- Raw data:
$ cat src/rtl/logic_ops_pkg.sv
// Shared definitions for the bitwise logic-op unit.
//   - 3-bit operation codes used on the op port and inside the slice unit
//   - FSM state encoding for the sequencing top level
package logic_ops_pkg;

    localparam logic [2:0] OP_NOT  = 3'd0;  // ~A
    localparam logic [2:0] OP_AND  = 3'd1;  //  A & B
    localparam logic [2:0] OP_OR   = 3'd2;  //  A | B
    localparam logic [2:0] OP_XOR  = 3'd3;  //  A ^ B
    localparam logic [2:0] OP_NAND = 3'd4;  // ~(A & B)
    localparam logic [2:0] OP_NOR  = 3'd5;  // ~(A | B)
    localparam logic [2:0] OP_XNOR = 3'd6;  // ~(A ^ B)
    localparam logic [2:0] OP_PASS = 3'd7;  //  A

    typedef enum logic [1:0] {
        IDLE = 2'd0,
        BUSY = 2'd1,
        DONE = 2'd2
    } state_t;

endpackage

$ cat src/rtl/bitwise_slice.sv
// Combinational SLICE-wide bitwise operation unit.
// Ports:
//   op : operation code (see logic_ops_pkg)
//   a  : operand A slice
//   b  : operand B slice (ignored by NOT / PASS)
//   y  : result slice
module bitwise_slice
    import logic_ops_pkg::*;
#(
    parameter int SLICE = 8
) (
    input  logic [2:0]       op,
    input  logic [SLICE-1:0] a,
    input  logic [SLICE-1:0] b,
    output logic [SLICE-1:0] y
);

    always_comb begin
        y = a;
        case (op)
            OP_NOT:  y = ~a;
            OP_AND:  y = a & b;
            OP_OR:   y = a | b;
            OP_XOR:  y = a ^ b;
            OP_NAND: y = ~(a & b);
            OP_NOR:  y = ~(a | b);
            OP_XNOR: y = ~(a ^ b);
            OP_PASS: y = a;
            default: y = a;
        endcase
    end

endmodule

$ cat src/rtl/bitwise_logic_seq.sv
// Multi-cycle bitwise logic-op unit. Applies one of eight bitwise operations
// to WIDTH-bit operands, SLICE bits per clock, LSB slice first.
// Ports:
//   clk    : rising-edge clock
//   reset  : synchronous, active-high reset (overrides start)
//   start  : request, sampled only in IDLE
//   op     : operation code, latched with start
//   a, b   : operands, latched with start
//   busy   : high while slices are being computed (NSLICE cycles)
//   done   : one-cycle pulse once the full result is written
//   result : registered result, held until the next accepted start
//   zero   : result == 0
module bitwise_logic_seq
    import logic_ops_pkg::*;
#(
    parameter int WIDTH = 32,
    parameter int SLICE = 8
) (
    input  logic             clk,
    input  logic             reset,
    input  logic             start,
    input  logic [2:0]       op,
    input  logic [WIDTH-1:0] a,
    input  logic [WIDTH-1:0] b,
    output logic             busy,
    output logic             done,
    output logic [WIDTH-1:0] result,
    output logic             zero
);

    localparam int NSLICE = WIDTH / SLICE;
    localparam int IDX_W  = (NSLICE > 1) ? $clog2(NSLICE) : 1;
    localparam logic [IDX_W-1:0] LAST_IDX = IDX_W'(NSLICE - 1);

    state_t           state;
    logic [IDX_W-1:0] idx;
    logic [2:0]       op_lat;
    logic [WIDTH-1:0] a_lat;
    logic [WIDTH-1:0] b_lat;
    logic [SLICE-1:0] a_sl;
    logic [SLICE-1:0] b_sl;
    logic [SLICE-1:0] y_sl;

    // Operands come only from the latches, so input changes after the
    // accepting edge cannot disturb the operation in flight.
    assign a_sl = a_lat[idx*SLICE +: SLICE];
    assign b_sl = b_lat[idx*SLICE +: SLICE];

    bitwise_slice #(
        .SLICE(SLICE)
    ) u_slice (
        .op(op_lat),
        .a (a_sl),
        .b (b_sl),
        .y (y_sl)
    );

    always_ff @(posedge clk) begin
        if (reset) begin
            state  <= IDLE;
            busy   <= 1'b0;
            done   <= 1'b0;
            idx    <= '0;
            op_lat <= '0;
            a_lat  <= '0;
            b_lat  <= '0;
            result <= '0;
        end else begin
            case (state)
                IDLE: begin
                    done <= 1'b0;
                    if (start) begin
                        op_lat <= op;
                        a_lat  <= a;
                        b_lat  <= b;
                        // Cleared so unwritten upper slices read 0 while busy.
                        result <= '0;
                        idx    <= '0;
                        busy   <= 1'b1;
                        state  <= BUSY;
                    end
                end
                BUSY: begin
                    result[idx*SLICE +: SLICE] <= y_sl;
                    if (idx == LAST_IDX) begin
                        idx   <= '0;
                        busy  <= 1'b0;
                        done  <= 1'b1;
                        state <= DONE;
                    end else begin
                        idx <= idx + 1'b1;
                    end
                end
                DONE: begin
                    // Any start seen here is dropped, not queued.
                    done  <= 1'b0;
                    state <= IDLE;
                end
                default: begin
                    busy  <= 1'b0;
                    done  <= 1'b0;
                    state <= IDLE;
                end
            endcase
        end
    end

    assign zero = (result == '0);

endmodule

$ cat config.mk
export PLATFORM = sky130hd
export DESIGN_NAME = bitwise_logic_seq
export DESIGN_NICKNAME = d
export VERILOG_FILES = /design/src/rtl/logic_ops_pkg.sv /design/src/rtl/bitwise_slice.sv /design/src/rtl/bitwise_logic_seq.sv
export SDC_FILE = /design/constraint.sdc
export NUM_CORES = 1
export LEC_CHECK = 0
export CORE_MARGIN = 5
export CORE_UTILIZATION = 46
export DETAILED_ROUTE_END_ITERATION = 6
export PLACE_DENSITY_LB_ADDON = 0.25
export SETUP_SLACK_MARGIN = 0.05
export SYNTH_ARGS = -nofsm -noshare
export SYNTH_HDL_FRONTEND = slang
export SYNTH_SLANG_ARGS = --single-unit
$ cat constraint.sdc
create_clock -name clk -period 2.65 [get_ports clk]
set_clock_uncertainty 0.05 [all_clocks]
set_input_delay 0.265 -clock clk [delete_from_list [all_inputs] [get_ports clk]]
set_output_delay 0.265 -clock clk [all_outputs]
set_load 0.02 [all_outputs]
; ---- Word level (Yosys, flattened, before mapping)
; Cells that the tools add are included.
; Widths: inputs -> output; s select.
[totals]
regBits = 105
inputBits = 70
output_inout_bits = 35
word_cells = 57
[classes]
add_sub_neg = 2
n_eq_ne = 12
shift = 4
mux = 13
bitwise = 9
reduce_logical = 9
[ops]
columns = operator, count
row1 = $pmux 32 s2, 1
row2 = $pmux 8 s8, 1
row3 = $shiftx 32x6->8, 2
row4 = $neg 5->34, 1
row5 = $shift 8x34->32 const A, 1
row6 = $shiftx 8x34->32, 1
row7 = $bwmux 32, 1
row8 = $logic_not 32->1, 1
row9 = $mux 32, 1
row10 = $not 8->8, 4
row11 = $eq 3x3->1 const B, 4
row12 = $and 8x8->8, 1
row13 = $mux 2, 4
row14 = $or 8x8->8, 1
row15 = $pmux 2 s2, 2
row16 = $xor 8x8->8, 1
row17 = $eq 3x2->1 const B, 2
row18 = $reduce_and 2->1, 3
row19 = $eq 2x2->1 const B, 2
row20 = $ne 2x2->1 const B, 2
row21 = $eq 3x1->1 const B, 1
row22 = $logic_not 3->1, 1
row23 = $pmux 1 s3, 1
row24 = $reduce_and 3->1, 1
row25 = other kinds (7), 9

; ---- Longest topological paths before layout
[depth]
word_depth = 7
depth_mapped = 10
ltp_nobuf = 8

; ---- Cells and area by module
; A second synthesis with hierarchy kept.
[unflattened]
cells_unflattened = 574
hier_area_um2 = 5072.4
[modules_own_cells]
columns = module, n_inst, cells_each, area_each_um2, seq_area_each_um2
row1 = bitwise_logic_seq, 1, 451, 4229.1, 2102.0
row2 = bitwise_slice, 1, 123, 843.3, 0.0

; ---- Worst setup path before layout
; Ideal clock, no wire load.
[synth_path]
path_type = reg2reg
start = register idx[0]
end = register result[18]
setup_time_ns = 0.117
arrival_ns = 2.796
required_time_ns = 2.483
slack_ns = -0.313
stages_incl_launch_ff = 9
n_path_buf = 2
period_less_slack_ns = 2.963
cell_sequence = dfxtp_1 -> buf_6 -> buf_1 -> mux4_2 -> inv_1 -> ha_1 -> mux4_2 -> a22o_1 -> a22o_1
[synth_via]
elab_chain_len = 7
[synth_rtl]
columns = element, line_no
row1 = "start, declared", bitwise_logic_seq.sv:36  ; logic [IDX_W-1:0] idx;
row2 = "start signal, assigned", bitwise_logic_seq.sv:91  ; idx <= idx + 1'b1;
row3 = "$shiftx 32x6->8, on equally long branches", "bitwise_logic_seq.sv:46, bitwise_logic_seq.sv:47"
row4 = $xor 8x8->8 (tied with other cells), "bitwise_slice.sv:24, bitwise_slice.sv:27"
row5 = "$not 8->8, on equally long branches", "bitwise_slice.sv:27, bitwise_slice.sv:25, bitwise_slice.sv:26"
row6 = $pmux 8 s8, bitwise_slice.sv:20  ; case (op)
row7 = $shiftx 8x34->32, bitwise_logic_seq.sv:84  ; result[idx*SLICE +: SLICE] <= y_sl;
row8 = $bwmux 32 *, bitwise_logic_seq.sv:84
row9 = $pmux 32 s2 *, bitwise_logic_seq.sv:69  ; case (state)
row10 = "end signal, assigned by index", bitwise_logic_seq.sv:84
row11 = "end, declared", bitwise_logic_seq.sv:27  ; output logic [WIDTH-1:0] result,
; Mark *: on every way between the ends. The rest lies on a longest branch, timed or not.
; A chain may end at the register's enable or synchronous reset.

; ---- Worst setup path after layout
[layout_path]
start = register idx[0]
end = register result[1]
; Same word-level chain as after synthesis.

==> results_dict.tcl <==
set metrics [dict create \
    dieArea_mm2 0.0130 \
    num_vias 4370 \
    period_share_pct 98.3 \
    synth_edf_count 0 \
    fin_cells 788 \
    fp.coreArea_mm2 0.0107 \
    fillers 940 \
    portBuffers 104 \
    synthCells 550 \
    hold_viol 0 \
    antenna_found_initial 0 \
    p_per_area_mw_per_mm2 533 \
    pwr-share-clk_pct 29.5 \
    grt_overflow_total 0 \
    seqCellArea_mm2 0.00211 \
    drive_gt1_share_pct 14.4 \
    clk_path_buf_depth 2 \
    dr.pass1.iters 4 \
    grt_pass1_vias 4224 \
    p_comb_share_pct 21.3 \
    setup_violations 0 \
    async_flop_share_pct 0 \
    tightestPinTransition_ns 0.740 \
    reg2reg_depth 7 \
    synth.distinct_cells 38 \
    swShare_pct 28.0 \
    path_cells "bufbuf_16 > mux4_2 > inv_1 > ha_1 > mux4_2 > a22o_4 > a22o_1" \
    finalPower_mw 3.47 \
    min_period_ns 2.60 \
    root_buffer "clkbuf_8" \
    syn-cell-area_mm2 0.00496 \
    syn_nets 640 \
    row_count 38 \
    worstPathRequired_ns 2.87 \
    status "finished, final reports clean" \
    vdd_ir_drop_max_uv 254 \
    critPathArrivalTime_ns 2.82 \
    wire_per_inst_um 16.6 \
    clock-sinks 105 \
    start_util_pct 46.3 \
    cp_slowest_cell "mux4_2" \
    ys_warn_count 0 \
    n_antenna_cell 0 \
    die_w_um 114 \
    place_inst 768 \
    gp_congestion 0.805 \
    syn2layout_area_growth_pct 31.3 \
    die_y_um 114 \
    grt.total_usage_pct 20.1 \
    synth-seq-cells 105 \
    utilization_pct 60.8 \
    grt_max_degree 76 \
    synth_ff_type "dfxtp_1" \
    avgSynthCellArea_um2 9.01 \
    multi_input_area_mm2 0.00273 \
    cellInternalPower_mw 2.50 \
    maxSlewHeadroom_pct 50.6 \
    viasPerCell 5.55 \
    worstSetupPathType "reg2reg" \
    slowest_delay_ns 0.51 \
    holdBufCountCts 0 \
    start_kind "flip-flop" \
    holdPathStages 3 \
    fmax_mhz 384 \
    clkTransAtPathRegs_ns 0.10 \
    cts_buffers 9 \
    p_leak_nw 2.41 \
    path_max_fanout 10 \
    endpoint_kind "flip-flop" \
    wl_mm 13.1 \
    ant_nets 0 \
    clock_latency_ns 0.38 \
    io_pins 105 \
    p_switching_mw 0.972 \
    maxCapViolCount 0 \
    cts_max_level 3 \
    rsz0062_at_grt "yes" \
    drv_slew 0 \
    grt_pass1_wl_mm 21.1 \
    cts_tree "yes" \
    final_nets 733 \
    power_frac_seq_pct 49.2 \
    crit_top_cell "mux4_2" \
    ys_seq_area_share_pct 42.4 \
    drc 0 \
    dp_hpwl_mm 9.46 \
    hold_path.class "in2reg" \
    drt_iter0_markers 302 \
]
==> layout make-up <==
type | count | area share [%]
well taps | 140 | 2.69
inverters | 22 | 1.27
repair buffers | 120 | 18.5
clock inverters | 5 | 0.981
multi-input cells | 385 | 42.0
flip-flops and latches | 105 | 32.4
clock buffers | 11 | 2.17
==> state kept, by name (all words and copies together) (netlist names) <==
register,cells
op_lat,3
b_lat,32
result,32
done,1
idx,2
a_lat,32
busy,1
state,2
==> cell families after synthesis <==
kind of cell               share of synthesized area (%)
and+or+nand+nor                                     15.9
adders and majority gates                           5.05
muxes                                               12.2
buffers and inverters                               4.87
AOI/OAI and AO/OA                                   19.6
DFF                                                 42.4
==> repair_timing <==
item | 4_1_cts | 5_1_grt
resized for setup | 4 | 23
setup endpoints to repair | 31 | 32
cloned | 1 | 0
setup buffers | 1 | 2
pin swaps | 1 | 3
==> worst max-delay path: cells and delay by family, from the launching register on <==
family                     cells  cell delay (ns)
DFF                            1             0.38
muxes                          2             0.98
AOI/OAI and AO/OA              2             0.48
adders and majority gates      1             0.25
buffers and inverters          2             0.34
==> cells in the mapped netlist (2+ instances only) <==
cell type / number / share of area (%)
nand4_1: 3 / 0.38
nor4_1: 8 / 1.0
nand2_1: 151 / 11
a2bb2oi_1: 2 / 0.35
mux4_2: 21 / 9.5
ha_1: 20 / 5.0
mux4_1: 2 / 1.1
nor3_1: 3 / 0.30
a221oi_1: 6 / 1.1
o221a_2: 6 / 1.4
nor2_1: 15 / 1.1
buf_1: 5 / 0.38
inv_1: 21 / 1.6
a211oi_1: 2 / 0.30
buf_6: 2 / 0.45
mux2_2: 7 / 1.6
o21ai_0: 2 / 0.20
a21oi_1: 75 / 7.6
nor2b_1: 3 / 0.38
o221ai_1: 2 / 0.35
o22ai_1: 7 / 0.88
clkbuf_1: 30 / 2.3
dfxtp_1: 105 / 42
a22o_1: 38 / 6.7
==> path summary, 6_finish.rpt <==
path	start	endpoint	slack, ns
worst max-delay path	idx[0]$_SDFFE_PP0P_	result[1]$_SDFFE_PP0P_	0.05
worst min-delay path	reset	state[1]$_SDFFE_PP0P_	0.16
worst max register to register	idx[0]$_SDFFE_PP0P_	result[1]$_SDFFE_PP0P_	0.05
worst min register to register	a_lat[25]$_SDFFE_PP0P_	a_lat[25]$_SDFFE_PP0P_	0.41
==> placed cells by master, fill, tap and decap left out, types with 4 or more instances in the layout <==
cell type and n:
a21oi_1 74, a221oi_1 6, a22o_1 32, a22o_4 6, buf_4 13, clkbuf_8 10, clkdlybuf4s50_1 103, dfxtp_1 103
ha_1 16, ha_4 4, inv_1 13, inv_2 8, mux2_2 7, mux4_2 22, nand2_1 151, nor2_1 15
nor4_1 8, o221a_2 6, o22ai_1 6
==> power by group through the flow <==
stage | registers [mW] | clock network [mW] | logic [mW]
floorplan | 1.74 | 0 | 0.418
global placement | 1.74 | 0 | 0.648
detailed placement | 1.74 | 0 | 0.671
CTS | 1.71 | 1.04 | 0.687
global route | 1.72 | 1.10 | 0.807
finish | 1.71 | 1.02 | 0.738
==> per-stage QoR <==
stage	setup TNS, ns	setup slack (ns)	instance area (um^2)	hold slack (ns)
final	0	0.0454	6510	0.157
after global routing	-0.0880	-0.0349	6510	0.179
after CTS	0	0.0434	6390	0.154
after detailed placement	-0.281	-0.0808	6130	0.396
after global placement	0	0.00126	6130	0.391
after floorplan	0	0.0585	4960	0.351
==> layer usage <==
metal / GRT usage, % / vias to the layer above / wire, um
met5: 0 / - / 0
met4: 5.86 / 0 / 156
met3: 4.93 / 15 / 806
met2: 33.2 / 134 / 6340
met1: 26.2 / 2079 / 5770
li1: - / 2142 / -
No activity file was read; power rests on OpenSTA's default activity.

- Action item:
From the entries above, copy each line holding "signal".

- Exercise output:
row2 = "start signal, assigned", bitwise_logic_seq.sv:91  ; idx <= idx + 1'b1;
row10 = "end signal, assigned by index", bitwise_logic_seq.sv:84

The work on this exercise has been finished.